With the rapid development of microprocessors and
microcameras, a current trend in developing portable
analytical devices is the use of a smartphone as a portable
imaging device. Cellphone-integrated colorimetric chemical
detection [28] portable microscopy [29], point-of-care
biomedical systems [30]-[31], and immunosensors have
been reported [32]. The use of smartphones as analytical
devices [33] will enable users to have access to portable
and cost-effective sensing at any time and any place.
The motivation of this work is to develop a low-cost,
portable and onsite device, which could count the number
of the particles and provide their size distributions. In this
work, a simple portable camera (attachment of the
smartphone) is used to image the particles. As such portable
camera cannot provide enough resolution images to
distinguish different sized particles, a VI is required to
separate the particles by their size first before image
analysis to provide accurate counting.
II. THEORETICAL FOUNDATIONS AND SIMULATION
A. System Design
Fig. 1A shows the whole separation chip, which consists of
three bonded layers. In addition, Fig. 1B displays the
overall working flow of the aerosol particle detection. First,
different sized particles were initially separated in the VI
with a cut-off diameter of 2 µm (separation). After
separation, the separated fine particles were deposited on
the membrane on the bottom wafer by thermophoresis
(deposition). The temperature gradient induced by the two
layers introduced a force to push the fine particles deposited
on the cold substrate. Next, a smartphone-based hand-held
microscope was applied to directly image the collected
samples (imaging). Finally, a self-developed application
(APP) was employed to acquire the microparticle
information, such as the number and size distributions. Fig.

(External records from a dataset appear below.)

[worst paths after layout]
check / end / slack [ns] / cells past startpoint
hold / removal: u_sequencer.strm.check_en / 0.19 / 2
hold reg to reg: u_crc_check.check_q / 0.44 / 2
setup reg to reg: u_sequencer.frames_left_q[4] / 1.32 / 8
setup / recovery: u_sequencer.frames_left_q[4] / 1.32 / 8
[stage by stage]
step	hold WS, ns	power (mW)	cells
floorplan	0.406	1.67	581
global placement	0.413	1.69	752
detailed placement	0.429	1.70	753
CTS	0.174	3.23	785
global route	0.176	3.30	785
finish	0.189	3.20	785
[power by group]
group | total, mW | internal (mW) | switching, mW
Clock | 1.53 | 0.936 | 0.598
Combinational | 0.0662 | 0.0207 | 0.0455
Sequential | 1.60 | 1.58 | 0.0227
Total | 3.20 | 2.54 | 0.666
<file path="src/verilog/spi_cfg_pkg.sv">
/*
 * Data path sizing of the SPI controller: byte type,
 * FIFO depth and widths, divider width
 */
package spi_cfg_pkg;

    typedef logic [7:0] spi_byte_t;

    ////////////////////
    // FIFO sizing
    ////////////////////

    localparam int fifo_depth   = 8;
    localparam int fifo_ptr_w   = 3;
    // Holds 0 up to fifo_depth
    localparam int fifo_count_w = 4;

    ////////////////////
    // Shift engine
    ////////////////////

    localparam int div_w         = 16;
    localparam int bits_per_xfer = 8;

endpackage

</file>
<file path="src/verilog/spi_regs_pkg.sv">
/*
 * Register map of the SPI controller: Wishbone widths,
 * byte offsets of the registers and configuration bit positions
 */
package spi_regs_pkg;

    ////////////////////
    // Bus widths
    ////////////////////

    localparam int wb_data_w = 32;
    localparam int wb_addr_w = 32;

    // Low address bits seen by the decoder
    localparam int reg_offset_w = 8;

    ////////////////////
    // Register offsets
    ////////////////////

    localparam logic [reg_offset_w-1:0] addr_data     = 8'h00;
    localparam logic [reg_offset_w-1:0] addr_conf     = 8'h04;
    localparam logic [reg_offset_w-1:0] addr_div      = 8'h08;
    localparam logic [reg_offset_w-1:0] addr_cs       = 8'h10;
    localparam logic [reg_offset_w-1:0] addr_rx_count = 8'h18;
    localparam logic [reg_offset_w-1:0] addr_tx_count = 8'h1C;

    ////////////////////
    // Configuration register
    ////////////////////

    localparam int conf_w        = 2;
    // Clock idle level
    localparam int conf_cpol_bit = 0;
    // Clock phase, 1 shifts on the leading edge
    localparam int conf_cpha_bit = 1;

    // Chip-select lines
    localparam int cs_w = 8;

endpackage

</file>
<file path="src/verilog/spi_byte_fifo.sv">
/*
 * Synchronous show-ahead byte FIFO with occupancy count
 */
`timescale 1ns/1ns

module spi_byte_fifo (
    input  logic                                 clk,
    input  logic                                 rst,
    input  logic                                 push,
    input  spi_cfg_pkg::spi_byte_t               push_data,
    input  logic                                 pop,
    output spi_cfg_pkg::spi_byte_t               head,
    output logic                                 full,
    output logic                                 empty,
    output logic [spi_cfg_pkg::fifo_count_w-1:0] count
);
    import spi_cfg_pkg::*;

    spi_byte_t             mem [fifo_depth];
    logic [fifo_ptr_w-1:0] wr_ptr;
    logic [fifo_ptr_w-1:0] rd_ptr;
    logic                  do_push;
    logic                  do_pop;

    assign full  = (count == fifo_count_w'(fifo_depth));
    assign empty = (count == '0);
    assign head  = mem[rd_ptr];

    // A pop frees the slot, so a full FIFO still takes a push
    assign do_pop  = pop && !empty;
    assign do_push = push && (!full || do_pop);

    always_ff @(posedge clk)
    begin
        if (rst)
        begin
            wr_ptr <= '0;
            rd_ptr <= '0;
            count  <= '0;
        end
        else
        begin
            if (do_push)
            begin
                wr_ptr <= wr_ptr + 1'b1;
            end
            if (do_pop)
            begin
                rd_ptr <= rd_ptr + 1'b1;
            end
            case ({do_push, do_pop})
                2'b10:   count <= count + 1'b1;
                2'b01:   count <= count - 1'b1;
                default: count <= count;
            endcase
        end
    end

    always_ff @(posedge clk)
    begin
        if (do_push)
        begin
            mem[wr_ptr] <= push_data;
        end
    end

endmodule

</file>
<file path="src/verilog/spi_ctrl_top.sv">
/*
 * SPI controller top: Wishbone register block, TX and RX byte FIFOs
 * and the shift engine
 */
`timescale 1ns/1ns

module spi_ctrl_top (
    input  logic                               clk,
    input  logic                               rst,
    input  logic                               cyc,
    input  logic                               stb,
    input  logic                               we,
    input  logic [spi_regs_pkg::wb_addr_w-1:0] adr,
    input  logic [spi_regs_pkg::wb_data_w-1:0] dat_w,
    input  logic                               miso,
    output logic [spi_regs_pkg::wb_data_w-1:0] dat_r,
    output logic                               ack,
    output logic                               err,
    output logic                               sclk,
    output logic                               mosi,
    output logic [spi_regs_pkg::cs_w-1:0]      chip_select
);
    import spi_cfg_pkg::*;

    ////////////////////
    // TX path
    ////////////////////

    logic                    tx_push;
    spi_byte_t               tx_push_data;
    logic                    tx_pop;
    spi_byte_t               tx_head;
    logic                    tx_full;
    logic                    tx_empty;
    logic [fifo_count_w-1:0] tx_count;

    ////////////////////
    // RX path
    ////////////////////

    logic                    rx_push;
    spi_byte_t               rx_push_data;
    logic                    rx_pop;
    spi_byte_t               rx_head;
    logic                    rx_empty;
    logic [fifo_count_w-1:0] rx_count;

    // Engine configuration
    logic             cpol;
    logic             cpha;
    logic [div_w-1:0] divider;

    spi_wb_regs u_regs (
        .clk(clk), .rst(rst), .cyc(cyc), .stb(stb), .we(we), .adr(adr), .dat_w(dat_w),
        .tx_full(tx_full), .tx_count(tx_count), .rx_count(rx_count),
        .rx_empty(rx_empty), .rx_head(rx_head), .dat_r(dat_r), .ack(ack), .err(err),
        .tx_push(tx_push), .tx_push_data(tx_push_data), .rx_pop(rx_pop),
        .cpol(cpol), .cpha(cpha), .divider(divider), .chip_select(chip_select)
    );

    spi_byte_fifo u_tx_fifo (
        .clk(clk), .rst(rst), .push(tx_push), .push_data(tx_push_data), .pop(tx_pop),
        .head(tx_head), .full(tx_full), .empty(tx_empty), .count(tx_count)
    );

    // Overflow bytes are dropped inside the FIFO, full flag unused
    spi_byte_fifo u_rx_fifo (
        .clk(clk), .rst(rst), .push(rx_push), .push_data(rx_push_data), .pop(rx_pop),
        .head(rx_head), .full(), .empty(rx_empty), .count(rx_count)
    );

    spi_shift_engine u_engine (
        .clk(clk), .rst(rst), .cpol(cpol), .cpha(cpha), .divider(divider),
        .tx_empty(tx_empty), .tx_head(tx_head), .miso(miso), .tx_pop(tx_pop),
        .rx_push(rx_push), .rx_push_data(rx_push_data), .sclk(sclk), .mosi(mosi)
    );

endmodule

</file>
<file path="src/verilog/spi_shift_engine.sv">
/*
 * SPI shift engine: clock divider, SCLK generation in all four
 * cpol/cpha modes and the MOSI/MISO shift register, one byte per transfer
 */
`timescale 1ns/1ns

module spi_shift_engine (
    input  logic                          clk,
    input  logic                          rst,
    input  logic                          cpol,
    input  logic                          cpha,
    input  logic [spi_cfg_pkg::div_w-1:0] divider,
    input  logic                          tx_empty,
    input  spi_cfg_pkg::spi_byte_t        tx_head,
    input  logic                          miso,
    output logic                          tx_pop,
    output logic                          rx_push,
    output spi_cfg_pkg::spi_byte_t        rx_push_data,
    output logic                          sclk,
    output logic                          mosi
);
    import spi_cfg_pkg::*;

    localparam int edge_cnt_w = $clog2(2 * bits_per_xfer);
    localparam logic [edge_cnt_w-1:0] last_edge = edge_cnt_w'(2 * bits_per_xfer - 1);

    typedef enum logic [1:0] {st_idle, st_load, st_shift, st_finish} eng_state_t;

    eng_state_t            state;
    logic [div_w-1:0]      div_cnt;
    logic [edge_cnt_w-1:0] edge_cnt;
    spi_byte_t             shift_reg;
    logic                  rx_bit;
    logic                  edge_tick;
    logic                  leading;
    logic                  sample_now;
    logic                  shift_now;

    // SCLK toggles once the divider count is reached
    assign edge_tick = (state == st_shift) && (div_cnt == divider);
    // Even edge count is a leading edge
    assign leading   = ~edge_cnt[0];

    // cpha 0 samples on leading edges, cpha 1 on trailing ones
    assign sample_now = edge_tick && (cpha ? !leading : leading);

    // First and last shifts are folded into load and finish
    assign shift_now = edge_tick && (cpha ? leading : !leading)
                       && (edge_cnt != '0) && (edge_cnt != last_edge);

    assign tx_pop       = (state == st_idle) && !tx_empty;
    assign rx_push      = (state == st_finish);
    assign rx_push_data = {shift_reg[$bits(spi_byte_t)-2:0], rx_bit};
    assign mosi         = shift_reg[$bits(spi_byte_t)-1];

    ////////////////////
    // Transfer FSM
    ////////////////////

    always_ff @(posedge clk)
    begin
        if (rst)
        begin
            state     <= st_idle;
            sclk      <= 1'b0;
            div_cnt   <= '0;
            edge_cnt  <= '0;
            shift_reg <= '0;
        end
        else
        begin
            case (state)
                st_idle:
                begin
                    sclk <= cpol;
                    if (!tx_empty)
                    begin
                        shift_reg <= tx_head;
                        state     <= st_load;
                    end
                end
                // MSB already on MOSI, counters cleared
                st_load:
                begin
                    sclk     <= cpol;
                    div_cnt  <= '0;
                    edge_cnt <= '0;
                    state    <= st_shift;
                end
                st_shift:
                begin
                    if (edge_tick)
                    begin
                        sclk     <= ~sclk;
                        div_cnt  <= '0;
                        edge_cnt <= edge_cnt + 1'b1;
                        if (edge_cnt == last_edge)
                        begin
                            state <= st_finish;
                        end
                    end
                    else
                    begin
                        div_cnt <= div_cnt + 1'b1;
                    end
                    if (shift_now)
                    begin
                        shift_reg <= {shift_reg[$bits(spi_byte_t)-2:0], rx_bit};
                    end
                end
                // Received byte goes to the RX FIFO here
                st_finish:
                begin
                    state <= st_idle;
                end
                default:
                begin
                    state <= st_idle;
                end
            endcase
        end
    end

    // MISO sample, held until the next shift
    always_ff @(posedge clk)
    begin
        if (sample_now)
        begin
            rx_bit <= miso;
        end
    end

endmodule

</file>
<file path="src/verilog/spi_wb_regs.sv">
/*
 * Wishbone classic slave of the SPI controller: address decode,
 * single-cycle ack/err response, configuration, divider and chip-select registers
 */
`timescale 1ns/1ns

module spi_wb_regs (
    input  logic                                 clk,
    input  logic                                 rst,
    input  logic                                 cyc,
    input  logic                                 stb,
    input  logic                                 we,
    input  logic [spi_regs_pkg::wb_addr_w-1:0]   adr,
    input  logic [spi_regs_pkg::wb_data_w-1:0]   dat_w,
    input  logic                                 tx_full,
    input  logic [spi_cfg_pkg::fifo_count_w-1:0] tx_count,
    input  logic [spi_cfg_pkg::fifo_count_w-1:0] rx_count,
    input  logic                                 rx_empty,
    input  spi_cfg_pkg::spi_byte_t               rx_head,
    output logic [spi_regs_pkg::wb_data_w-1:0]   dat_r,
    output logic                                 ack,
    output logic                                 err,
    output logic                                 tx_push,
    output spi_cfg_pkg::spi_byte_t               tx_push_data,
    output logic                                 rx_pop,
    output logic                                 cpol,
    output logic                                 cpha,
    output logic [spi_cfg_pkg::div_w-1:0]        divider,
    output logic [spi_regs_pkg::cs_w-1:0]        chip_select
);
    import spi_regs_pkg::*;
    import spi_cfg_pkg::*;

    typedef enum logic {st_idle, st_respond} bus_state_t;

    bus_state_t              state;
    logic [reg_offset_w-1:0] offset;
    logic [conf_w-1:0]       conf_reg;
    logic [wb_data_w-1:0]    rd_data;
    logic                    take_req;
    logic                    reject;

    assign offset   = adr[reg_offset_w-1:0];
    assign take_req = (state == st_idle) && cyc && stb;

    // Data access fails on a full TX FIFO or an empty RX FIFO
    assign reject = (offset == addr_data) && (we ? tx_full : rx_empty);

    assign cpol = conf_reg[conf_cpol_bit];
    assign cpha = conf_reg[conf_cpha_bit];

    ////////////////////
    // Read data mux
    ////////////////////

    always_comb
    begin
        case (offset)
            addr_data:     rd_data = {{(wb_data_w-$bits(spi_byte_t)){1'b0}}, rx_head};
            addr_conf:     rd_data = {{(wb_data_w-conf_w){1'b0}}, conf_reg};
            addr_div:      rd_data = {{(wb_data_w-div_w){1'b0}}, divider};
            addr_cs:       rd_data = {{(wb_data_w-cs_w){1'b0}}, chip_select};
            addr_rx_count: rd_data = {{(wb_data_w-fifo_count_w){1'b0}}, rx_count};
            addr_tx_count: rd_data = {{(wb_data_w-fifo_count_w){1'b0}}, tx_count};
            default:       rd_data = '0;
        endcase
    end

    ////////////////////
    // Bus FSM and control registers
    ////////////////////

    always_ff @(posedge clk)
    begin
        if (rst)
        begin
            state       <= st_idle;
            ack         <= 1'b0;
            err         <= 1'b0;
            tx_push     <= 1'b0;
            rx_pop      <= 1'b0;
            conf_reg    <= '0;
            divider     <= '0;
            chip_select <= '1;
        end
        else
        begin
            // Responses and FIFO strobes last a single cycle
            ack     <= 1'b0;
            err     <= 1'b0;
            tx_push <= 1'b0;
            rx_pop  <= 1'b0;
            case (state)
                st_idle:
                begin
                    if (take_req)
                    begin
                        state <= st_respond;
                        if (reject)
                        begin
                            err <= 1'b1;
                        end
                        else
                        begin
                            ack <= 1'b1;
                            if (we)
                            begin
                                // Count registers and unmapped offsets ignore writes
                                case (offset)
                                    addr_data: tx_push     <= 1'b1;
                                    addr_conf: conf_reg    <= dat_w[conf_w-1:0];
                                    addr_div:  divider     <= dat_w[div_w-1:0];
                                    addr_cs:   chip_select <= dat_w[cs_w-1:0];
                                    default:   ;
                                endcase
                            end
                            else if (offset == addr_data)
                            begin
                                rx_pop <= 1'b1;
                            end
                        end
                    end
                end
                // Recovery cycle, no request taken
                st_respond:
                begin
                    state <= st_idle;
                end
                default:
                begin
                    state <= st_idle;
                end
            endcase
        end
    end

    // Response data and the byte to push
    always_ff @(posedge clk)
    begin
        if (take_req)
        begin
            dat_r        <= rd_data;
            tx_push_data <= dat_w[$bits(spi_byte_t)-1:0];
        end
    end

endmodule
</file>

1C shows the real sensor system, the machined VI, the PM
sensor, and the imaging system.
FIGURE 1. (A) Schematic of the PM separation chip. (B) The working flow of the PM analytical system. (C) The VI for particle separation with microfluidic
channels. (D) The PM sensor contains a thermal electrode with the resistance of 28 Ω. (E) The imaging system, including a hand-held microscope and a
smartphone.
The particle sensor chip consists of three bonded layers.
The main layer is a VI for mixed particle separation. The
VI microfluidic channel is fabricated by micromachined
technology with a size of 70 mm × 28 mm × 3.5 mm (Fig.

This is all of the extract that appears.